Hosp Benedikt, Schultz Florian, Kasneci Enkelejda, Höner Oliver
Human-Computer Interaction, University of Tübingen, Tübingen, Germany.
Institute of Sports Science, University of Tübingen, Tübingen, Germany.
Front Sports Act Living. 2021 Jul 26;3:692526. doi: 10.3389/fspor.2021.692526. eCollection 2021.

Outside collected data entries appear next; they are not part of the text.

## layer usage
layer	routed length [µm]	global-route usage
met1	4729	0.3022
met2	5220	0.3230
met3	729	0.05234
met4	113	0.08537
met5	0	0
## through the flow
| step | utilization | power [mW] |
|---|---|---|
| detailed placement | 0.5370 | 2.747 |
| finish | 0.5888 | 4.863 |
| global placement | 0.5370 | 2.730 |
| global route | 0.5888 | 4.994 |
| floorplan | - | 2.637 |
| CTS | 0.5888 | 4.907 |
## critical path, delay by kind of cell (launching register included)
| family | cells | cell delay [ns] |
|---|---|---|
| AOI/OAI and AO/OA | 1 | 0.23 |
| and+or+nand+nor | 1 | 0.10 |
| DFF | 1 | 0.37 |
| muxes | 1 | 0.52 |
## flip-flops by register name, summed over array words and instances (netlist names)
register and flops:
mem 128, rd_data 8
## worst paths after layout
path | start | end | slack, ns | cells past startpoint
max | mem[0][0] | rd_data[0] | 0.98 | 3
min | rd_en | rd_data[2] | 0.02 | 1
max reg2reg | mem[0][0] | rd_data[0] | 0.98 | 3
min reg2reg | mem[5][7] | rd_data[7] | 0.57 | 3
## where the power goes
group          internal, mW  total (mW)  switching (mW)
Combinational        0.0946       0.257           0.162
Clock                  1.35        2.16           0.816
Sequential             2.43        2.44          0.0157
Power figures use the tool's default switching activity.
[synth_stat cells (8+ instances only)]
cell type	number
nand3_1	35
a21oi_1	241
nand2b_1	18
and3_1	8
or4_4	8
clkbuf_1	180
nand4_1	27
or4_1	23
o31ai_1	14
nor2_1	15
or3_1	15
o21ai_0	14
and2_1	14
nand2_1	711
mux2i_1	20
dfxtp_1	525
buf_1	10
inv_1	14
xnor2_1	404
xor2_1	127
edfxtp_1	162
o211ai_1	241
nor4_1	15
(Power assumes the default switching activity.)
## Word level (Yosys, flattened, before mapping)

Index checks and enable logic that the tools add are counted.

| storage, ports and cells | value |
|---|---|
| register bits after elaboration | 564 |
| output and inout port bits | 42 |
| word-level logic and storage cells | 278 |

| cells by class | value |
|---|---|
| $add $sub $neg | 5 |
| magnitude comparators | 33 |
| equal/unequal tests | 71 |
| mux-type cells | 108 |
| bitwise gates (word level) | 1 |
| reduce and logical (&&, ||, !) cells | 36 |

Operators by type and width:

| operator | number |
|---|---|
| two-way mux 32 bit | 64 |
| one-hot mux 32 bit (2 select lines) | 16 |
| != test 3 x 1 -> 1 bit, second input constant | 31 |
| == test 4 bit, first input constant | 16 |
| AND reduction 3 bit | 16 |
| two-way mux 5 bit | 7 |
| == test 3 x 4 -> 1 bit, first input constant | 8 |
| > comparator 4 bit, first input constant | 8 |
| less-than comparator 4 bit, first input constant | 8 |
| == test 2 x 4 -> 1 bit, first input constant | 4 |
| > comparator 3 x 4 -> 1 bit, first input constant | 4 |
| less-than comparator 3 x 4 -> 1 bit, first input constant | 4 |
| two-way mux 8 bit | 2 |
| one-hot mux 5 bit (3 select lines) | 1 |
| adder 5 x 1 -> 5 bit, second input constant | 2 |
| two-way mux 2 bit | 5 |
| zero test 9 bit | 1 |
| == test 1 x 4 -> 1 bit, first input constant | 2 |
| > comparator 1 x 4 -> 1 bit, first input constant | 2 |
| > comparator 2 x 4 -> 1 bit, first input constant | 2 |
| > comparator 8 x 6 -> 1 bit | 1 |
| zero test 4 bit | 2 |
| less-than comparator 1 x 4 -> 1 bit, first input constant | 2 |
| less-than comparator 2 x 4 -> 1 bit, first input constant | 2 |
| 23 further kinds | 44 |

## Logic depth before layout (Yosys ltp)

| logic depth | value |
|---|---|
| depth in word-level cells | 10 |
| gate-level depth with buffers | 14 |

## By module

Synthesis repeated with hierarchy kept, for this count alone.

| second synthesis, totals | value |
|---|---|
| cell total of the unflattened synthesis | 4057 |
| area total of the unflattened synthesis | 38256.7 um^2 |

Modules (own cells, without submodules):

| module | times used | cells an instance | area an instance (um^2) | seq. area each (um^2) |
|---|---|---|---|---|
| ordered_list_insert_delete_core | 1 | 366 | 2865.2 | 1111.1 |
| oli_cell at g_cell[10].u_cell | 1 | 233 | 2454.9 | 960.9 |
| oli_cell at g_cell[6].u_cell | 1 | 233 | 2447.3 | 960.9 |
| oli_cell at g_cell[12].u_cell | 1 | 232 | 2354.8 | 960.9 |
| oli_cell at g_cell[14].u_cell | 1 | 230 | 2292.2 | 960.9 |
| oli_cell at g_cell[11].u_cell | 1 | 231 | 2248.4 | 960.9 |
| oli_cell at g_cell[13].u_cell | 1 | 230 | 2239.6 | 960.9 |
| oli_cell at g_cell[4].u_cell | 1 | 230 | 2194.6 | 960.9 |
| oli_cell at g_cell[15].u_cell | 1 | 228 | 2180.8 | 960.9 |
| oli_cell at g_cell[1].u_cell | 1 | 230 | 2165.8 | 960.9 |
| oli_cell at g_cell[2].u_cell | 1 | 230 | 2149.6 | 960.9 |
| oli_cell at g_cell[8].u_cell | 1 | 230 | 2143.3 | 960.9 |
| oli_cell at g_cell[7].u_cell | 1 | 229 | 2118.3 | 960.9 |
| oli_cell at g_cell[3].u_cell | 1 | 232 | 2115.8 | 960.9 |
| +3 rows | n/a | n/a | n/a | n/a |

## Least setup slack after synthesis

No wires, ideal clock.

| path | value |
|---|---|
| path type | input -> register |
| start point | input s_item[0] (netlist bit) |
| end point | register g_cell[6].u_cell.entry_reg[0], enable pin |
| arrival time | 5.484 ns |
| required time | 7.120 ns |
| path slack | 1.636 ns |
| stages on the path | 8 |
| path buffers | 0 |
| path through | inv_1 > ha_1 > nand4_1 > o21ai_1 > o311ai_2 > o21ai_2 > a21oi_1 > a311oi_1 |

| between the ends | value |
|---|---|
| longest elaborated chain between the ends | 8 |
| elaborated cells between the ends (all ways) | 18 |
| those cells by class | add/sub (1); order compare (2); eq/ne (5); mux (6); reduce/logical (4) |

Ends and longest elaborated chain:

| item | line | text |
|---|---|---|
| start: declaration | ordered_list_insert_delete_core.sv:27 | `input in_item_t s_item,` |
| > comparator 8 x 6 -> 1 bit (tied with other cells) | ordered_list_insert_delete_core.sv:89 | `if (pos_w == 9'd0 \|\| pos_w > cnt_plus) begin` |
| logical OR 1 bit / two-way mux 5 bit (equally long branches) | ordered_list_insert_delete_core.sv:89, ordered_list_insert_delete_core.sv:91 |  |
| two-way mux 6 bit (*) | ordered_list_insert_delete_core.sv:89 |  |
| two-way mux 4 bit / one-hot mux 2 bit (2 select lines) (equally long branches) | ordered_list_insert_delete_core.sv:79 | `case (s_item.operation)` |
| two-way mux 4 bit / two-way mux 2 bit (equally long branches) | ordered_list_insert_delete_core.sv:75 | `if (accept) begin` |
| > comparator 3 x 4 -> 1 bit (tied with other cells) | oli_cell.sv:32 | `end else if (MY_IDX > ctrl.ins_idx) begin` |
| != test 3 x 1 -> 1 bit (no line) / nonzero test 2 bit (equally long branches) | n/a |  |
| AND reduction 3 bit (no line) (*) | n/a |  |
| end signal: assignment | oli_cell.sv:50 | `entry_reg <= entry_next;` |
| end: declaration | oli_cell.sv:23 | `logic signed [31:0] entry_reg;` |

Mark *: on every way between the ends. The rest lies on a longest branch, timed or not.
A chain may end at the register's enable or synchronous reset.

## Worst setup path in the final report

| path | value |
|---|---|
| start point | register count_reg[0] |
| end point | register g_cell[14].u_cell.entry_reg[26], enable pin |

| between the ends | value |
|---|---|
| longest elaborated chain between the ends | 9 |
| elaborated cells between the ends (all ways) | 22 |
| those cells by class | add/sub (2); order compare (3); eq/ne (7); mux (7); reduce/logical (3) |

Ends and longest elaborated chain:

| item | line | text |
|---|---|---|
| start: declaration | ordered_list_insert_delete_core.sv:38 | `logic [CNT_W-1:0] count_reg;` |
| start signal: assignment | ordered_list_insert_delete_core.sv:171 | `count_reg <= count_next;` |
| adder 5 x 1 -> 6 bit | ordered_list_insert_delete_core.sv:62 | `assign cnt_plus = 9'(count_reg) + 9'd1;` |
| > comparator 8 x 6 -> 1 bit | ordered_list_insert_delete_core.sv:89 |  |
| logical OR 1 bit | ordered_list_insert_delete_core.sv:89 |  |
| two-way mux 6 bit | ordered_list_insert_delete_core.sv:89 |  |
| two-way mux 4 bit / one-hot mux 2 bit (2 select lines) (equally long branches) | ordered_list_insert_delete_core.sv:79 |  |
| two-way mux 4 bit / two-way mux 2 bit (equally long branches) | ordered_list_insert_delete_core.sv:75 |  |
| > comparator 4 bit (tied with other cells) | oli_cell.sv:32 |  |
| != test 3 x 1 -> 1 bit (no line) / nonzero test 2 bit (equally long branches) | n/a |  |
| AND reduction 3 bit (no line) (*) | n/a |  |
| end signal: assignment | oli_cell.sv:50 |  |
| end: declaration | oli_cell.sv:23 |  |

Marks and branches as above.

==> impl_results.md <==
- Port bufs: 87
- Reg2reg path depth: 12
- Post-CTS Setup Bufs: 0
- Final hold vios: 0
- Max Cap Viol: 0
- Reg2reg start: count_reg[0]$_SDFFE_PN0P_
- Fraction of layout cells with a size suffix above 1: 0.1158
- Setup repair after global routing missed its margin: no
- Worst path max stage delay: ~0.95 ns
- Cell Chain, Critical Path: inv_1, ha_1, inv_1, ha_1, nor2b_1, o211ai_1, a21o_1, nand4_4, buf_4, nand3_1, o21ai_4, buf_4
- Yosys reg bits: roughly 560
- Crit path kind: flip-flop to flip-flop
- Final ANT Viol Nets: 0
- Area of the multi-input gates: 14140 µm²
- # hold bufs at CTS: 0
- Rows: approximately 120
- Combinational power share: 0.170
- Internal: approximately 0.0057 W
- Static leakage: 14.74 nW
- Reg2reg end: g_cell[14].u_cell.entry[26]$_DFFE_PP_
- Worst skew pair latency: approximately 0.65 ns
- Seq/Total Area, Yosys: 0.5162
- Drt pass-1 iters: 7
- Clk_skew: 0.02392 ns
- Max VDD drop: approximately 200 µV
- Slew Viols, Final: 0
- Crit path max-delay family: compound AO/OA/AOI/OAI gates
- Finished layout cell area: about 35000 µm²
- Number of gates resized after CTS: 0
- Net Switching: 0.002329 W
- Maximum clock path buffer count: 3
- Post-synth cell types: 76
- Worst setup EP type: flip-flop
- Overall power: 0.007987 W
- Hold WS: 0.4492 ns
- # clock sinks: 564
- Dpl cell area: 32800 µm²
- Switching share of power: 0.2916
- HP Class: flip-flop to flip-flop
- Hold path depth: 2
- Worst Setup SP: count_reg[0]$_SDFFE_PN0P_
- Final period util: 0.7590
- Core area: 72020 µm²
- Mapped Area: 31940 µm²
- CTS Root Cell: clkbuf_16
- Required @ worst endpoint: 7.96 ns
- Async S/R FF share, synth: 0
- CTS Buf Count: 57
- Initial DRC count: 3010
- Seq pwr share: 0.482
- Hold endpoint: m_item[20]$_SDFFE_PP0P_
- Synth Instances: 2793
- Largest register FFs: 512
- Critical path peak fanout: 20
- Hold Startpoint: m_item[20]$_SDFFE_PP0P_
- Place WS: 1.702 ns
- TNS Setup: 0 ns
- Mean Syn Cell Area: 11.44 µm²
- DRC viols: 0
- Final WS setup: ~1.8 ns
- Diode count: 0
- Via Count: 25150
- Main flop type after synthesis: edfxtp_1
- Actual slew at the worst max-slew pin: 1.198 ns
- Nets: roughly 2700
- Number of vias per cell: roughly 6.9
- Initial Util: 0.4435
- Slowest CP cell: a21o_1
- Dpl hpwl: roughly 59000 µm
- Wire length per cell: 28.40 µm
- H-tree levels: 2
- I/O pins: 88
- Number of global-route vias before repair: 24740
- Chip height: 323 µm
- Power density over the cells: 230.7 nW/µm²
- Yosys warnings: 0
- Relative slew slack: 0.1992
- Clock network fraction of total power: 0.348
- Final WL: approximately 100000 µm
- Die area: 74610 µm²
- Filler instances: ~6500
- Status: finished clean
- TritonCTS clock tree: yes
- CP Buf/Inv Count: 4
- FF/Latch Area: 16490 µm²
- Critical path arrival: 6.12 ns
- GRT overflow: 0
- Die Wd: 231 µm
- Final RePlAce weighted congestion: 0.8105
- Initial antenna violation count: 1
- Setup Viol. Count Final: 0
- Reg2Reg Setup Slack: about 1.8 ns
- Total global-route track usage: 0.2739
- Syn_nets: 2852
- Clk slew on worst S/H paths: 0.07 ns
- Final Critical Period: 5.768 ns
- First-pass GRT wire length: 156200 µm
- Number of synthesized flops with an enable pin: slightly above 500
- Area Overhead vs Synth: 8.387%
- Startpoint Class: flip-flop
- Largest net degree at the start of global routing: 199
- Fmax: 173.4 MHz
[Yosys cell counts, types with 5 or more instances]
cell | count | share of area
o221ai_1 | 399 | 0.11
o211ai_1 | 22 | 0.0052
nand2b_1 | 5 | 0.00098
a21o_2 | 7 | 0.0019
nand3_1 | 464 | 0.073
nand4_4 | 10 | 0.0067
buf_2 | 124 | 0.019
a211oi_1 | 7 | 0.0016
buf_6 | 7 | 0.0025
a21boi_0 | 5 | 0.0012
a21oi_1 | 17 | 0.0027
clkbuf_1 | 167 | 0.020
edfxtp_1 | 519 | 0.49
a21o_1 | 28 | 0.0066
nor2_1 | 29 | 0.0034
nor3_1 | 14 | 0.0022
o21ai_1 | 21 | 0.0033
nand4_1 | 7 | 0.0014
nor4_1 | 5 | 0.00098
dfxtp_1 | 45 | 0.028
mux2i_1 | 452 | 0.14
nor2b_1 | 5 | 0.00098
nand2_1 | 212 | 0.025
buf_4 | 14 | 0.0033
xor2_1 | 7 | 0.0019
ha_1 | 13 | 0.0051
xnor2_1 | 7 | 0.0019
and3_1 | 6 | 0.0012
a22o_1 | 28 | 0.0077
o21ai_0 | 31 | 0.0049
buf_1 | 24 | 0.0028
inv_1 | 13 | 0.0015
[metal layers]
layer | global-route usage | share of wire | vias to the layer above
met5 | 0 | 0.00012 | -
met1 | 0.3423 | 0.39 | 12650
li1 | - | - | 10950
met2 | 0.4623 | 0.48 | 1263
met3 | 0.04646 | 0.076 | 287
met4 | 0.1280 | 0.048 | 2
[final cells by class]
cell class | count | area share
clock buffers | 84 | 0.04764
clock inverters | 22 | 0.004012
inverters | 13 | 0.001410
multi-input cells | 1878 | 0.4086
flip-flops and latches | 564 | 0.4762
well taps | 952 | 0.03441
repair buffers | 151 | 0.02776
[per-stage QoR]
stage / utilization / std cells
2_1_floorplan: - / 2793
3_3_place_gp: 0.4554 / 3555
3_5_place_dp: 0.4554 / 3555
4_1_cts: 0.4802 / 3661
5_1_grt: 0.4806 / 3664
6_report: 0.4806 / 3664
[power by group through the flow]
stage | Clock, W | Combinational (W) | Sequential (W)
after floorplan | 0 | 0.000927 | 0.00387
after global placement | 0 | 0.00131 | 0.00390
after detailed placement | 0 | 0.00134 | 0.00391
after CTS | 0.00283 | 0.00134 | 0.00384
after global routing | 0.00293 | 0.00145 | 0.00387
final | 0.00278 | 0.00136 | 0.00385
File: src/design/ssr_pkg.sv
// Package with the shared types, constants, microcode table and saturation helper.
package ssr_pkg;

   localparam int MAX_SLOTS = 24;
   localparam int SLOT_W    = $clog2(MAX_SLOTS);
   localparam int CNT_W     = $clog2(MAX_SLOTS + 1);
   localparam int Z_W       = 32;
   localparam int LEN_W     = 24;
   localparam int DT_W      = 16;
   localparam int DZ_W      = 24;
   localparam int PC_W      = 4;
   localparam int CSR_IDX_W = 2;
   localparam int RSP_DATA_W = 168;

   localparam logic signed [Z_W-1:0] START_Z       = -32'sd51200;
   localparam logic signed [Z_W-1:0] DEFAULT_LIMIT = 32'sd358400;

   localparam logic signed [Z_W+1:0] Z_MAX_WIDE = 34'sd2147483647;
   localparam logic signed [Z_W+1:0] Z_MIN_WIDE = -34'sd2147483648;

   // Register indexes on the configuration port.
   localparam logic [CSR_IDX_W-1:0] REG_SLOTS = 2'd0;
   localparam logic [CSR_IDX_W-1:0] REG_SPEED = 2'd1;
   localparam logic [CSR_IDX_W-1:0] REG_LEN   = 2'd2;
   localparam logic [CSR_IDX_W-1:0] REG_LIMIT = 2'd3;

   localparam logic CMD_RESTART = 1'b0;
   localparam logic CMD_TICK    = 1'b1;
   localparam logic KIND_RECYCLE = 1'b0;
   localparam logic KIND_SUMMARY = 1'b1;

   typedef enum logic [3:0] {
      DP_NONE,
      DP_WAIT,
      DP_RESTART_INIT,
      DP_LAYOUT,
      DP_TICK_INIT,
      DP_MOVE,
      DP_ADVANCE,
      DP_SCAN_INIT,
      DP_SCAN,
      DP_EMIT_RECYCLE,
      DP_EMIT_SUMMARY
   } dp_op_type;

   typedef enum logic [2:0] {
      C_NEXT,
      C_ALWAYS,
      C_WAIT_REQ,
      C_TICK,
      C_I_MORE,
      C_J_MORE,
      C_DT_ZERO,
      C_OVER
   } cond_type;

   typedef struct packed {
      dp_op_type        op;
      cond_type         cond;
      logic [PC_W-1:0]  target;
      logic             take_req;
      logic             emit;
   } ucode_type;

   // Program addresses.
   localparam logic [PC_W-1:0] A_IDLE       = 4'd0;
   localparam logic [PC_W-1:0] A_DISPATCH   = 4'd1;
   localparam logic [PC_W-1:0] A_RST_INIT   = 4'd2;
   localparam logic [PC_W-1:0] A_LAYOUT     = 4'd3;
   localparam logic [PC_W-1:0] A_RST_DONE   = 4'd4;
   localparam logic [PC_W-1:0] A_TICK_INIT  = 4'd5;
   localparam logic [PC_W-1:0] A_MOVE       = 4'd6;
   localparam logic [PC_W-1:0] A_ADVANCE    = 4'd7;
   localparam logic [PC_W-1:0] A_SUM_START  = 4'd8;
   localparam logic [PC_W-1:0] A_SUM_SCAN   = 4'd9;
   localparam logic [PC_W-1:0] A_SUM_EMIT   = 4'd10;
   localparam logic [PC_W-1:0] A_REC_START  = 4'd11;
   localparam logic [PC_W-1:0] A_REC_SCAN   = 4'd12;
   localparam logic [PC_W-1:0] A_REC_EMIT   = 4'd13;

   function automatic ucode_type ucode_rom(input logic [PC_W-1:0] addr);
      ucode_type w;
      w = '{op: DP_NONE, cond: C_NEXT, target: A_IDLE, take_req: 1'b0, emit: 1'b0};
      unique case (addr)
         A_IDLE: begin
            w = '{op: DP_WAIT, cond: C_WAIT_REQ, target: A_IDLE, take_req: 1'b1, emit: 1'b0};
         end
         A_DISPATCH: begin
            w = '{op: DP_NONE, cond: C_TICK, target: A_TICK_INIT, take_req: 1'b0, emit: 1'b0};
         end
         A_RST_INIT: begin
            w = '{op: DP_RESTART_INIT, cond: C_NEXT, target: A_IDLE, take_req: 1'b0, emit: 1'b0};
         end
         A_LAYOUT: begin
            w = '{op: DP_LAYOUT, cond: C_I_MORE, target: A_LAYOUT, take_req: 1'b0, emit: 1'b0};
         end
         A_RST_DONE: begin
            w = '{op: DP_NONE, cond: C_ALWAYS, target: A_SUM_START, take_req: 1'b0, emit: 1'b0};
         end
         A_TICK_INIT: begin
            w = '{op: DP_TICK_INIT, cond: C_DT_ZERO, target: A_SUM_START, take_req: 1'b0,
                  emit: 1'b0};
         end
         A_MOVE: begin
            w = '{op: DP_MOVE, cond: C_OVER, target: A_REC_START, take_req: 1'b0, emit: 1'b0};
         end
         A_ADVANCE: begin
            w = '{op: DP_ADVANCE, cond: C_I_MORE, target: A_MOVE, take_req: 1'b0, emit: 1'b0};
         end
         A_SUM_START: begin
            w = '{op: DP_SCAN_INIT, cond: C_NEXT, target: A_IDLE, take_req: 1'b0, emit: 1'b0};
         end
         A_SUM_SCAN: begin
            w = '{op: DP_SCAN, cond: C_J_MORE, target: A_SUM_SCAN, take_req: 1'b0, emit: 1'b0};
         end
         A_SUM_EMIT: begin
            w = '{op: DP_EMIT_SUMMARY, cond: C_ALWAYS, target: A_IDLE, take_req: 1'b0,
                  emit: 1'b1};
         end
         A_REC_START: begin
            w = '{op: DP_SCAN_INIT, cond: C_NEXT, target: A_IDLE, take_req: 1'b0, emit: 1'b0};
         end
         A_REC_SCAN: begin
            w = '{op: DP_SCAN, cond: C_J_MORE, target: A_REC_SCAN, take_req: 1'b0, emit: 1'b0};
         end
         A_REC_EMIT: begin
            w = '{op: DP_EMIT_RECYCLE, cond: C_ALWAYS, target: A_ADVANCE, take_req: 1'b0,
                  emit: 1'b1};
         end
         default: begin
            w = '{op: DP_NONE, cond: C_ALWAYS, target: A_IDLE, take_req: 1'b0, emit: 1'b0};
         end
      endcase
      return w;
   endfunction

   // Clamp a widened sum back into the signed Z range.
   function automatic logic signed [Z_W-1:0] sat_z(input logic signed [Z_W+1:0] v);
      logic signed [Z_W-1:0] r;
      if (v > Z_MAX_WIDE) begin
         r = Z_MAX_WIDE[Z_W-1:0];
      end else if (v < Z_MIN_WIDE) begin
         r = Z_MIN_WIDE[Z_W-1:0];
      end else begin
         r = v[Z_W-1:0];
      end
      return r;
   endfunction

endpackage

The focus of expertise research moves constantly forward and includes cognitive factors, such as visual information perception and processing. In highly dynamic tasks, such as decision making in sports, these factors become more important to build a foundation for diagnostic systems and adaptive learning environments. Although most recent research focuses on behavioral features, the underlying cognitive mechanisms have been poorly understood, mainly due to a lack of adequate methods for the analysis of complex eye tracking data that goes beyond aggregated fixations and saccades. There are no consistent statements about specific perceptual features that explain expertise. However, these mechanisms are an important part of expertise, especially in decision making in sports games, as highly trained perceptual cognitive abilities can provide athletes with some advantage. We developed a deep learning approach that independently finds latent perceptual features in fixation image patches. It then derives expertise based solely on these fixation patches, which encompass the gaze behavior of athletes in an elaborately implemented virtual reality setup. We present a CNN-BiLSTM based model for expertise assessment in goalkeeper-specific decision tasks on initiating passes in build-up situations. The empirical validation demonstrated that our model has the ability to find valuable latent features that detect the expertise level of 33 athletes (novice, advanced, and expert) with 73.11% accuracy. This model is a first step in the direction of generalizable expertise recognition based on eye movements.
专业技能研究的重点不断向前发展,包括认知因素,如视觉信息感知和处理。在高度动态的任务中,如体育比赛中的决策,这些因素对于为诊断系统和适应性学习环境奠定基础变得更加重要。尽管最近的研究主要集中在行为特征上,但潜在的认知机制却鲜为人知,这主要是由于缺乏足够的方法来分析超出聚合注视和扫视的复杂眼动数据。关于解释专业技能的特定感知特征,目前尚无一致的说法。然而,这些机制是专业技能的重要组成部分,尤其是在体育比赛的决策中,因为高度训练的感知认知能力可以为运动员提供一些优势。我们开发了一种深度学习方法,该方法可以独立地在注视图像块中找到潜在的感知特征。然后,它仅基于这些注视块来推导专业技能,这些注视块包含了精心设计的虚拟现实设置中运动员的注视行为。我们提出了一种基于CNN-BiLSTM的模型,用于在守门员特定的决策任务中评估在进攻阶段发起传球的专业技能。实证验证表明,我们的模型有能力找到有价值的潜在特征,以73.11%的准确率检测33名运动员(新手、高级和专家)的专业技能水平。该模型是朝着基于眼动的可推广专业技能识别方向迈出的第一步。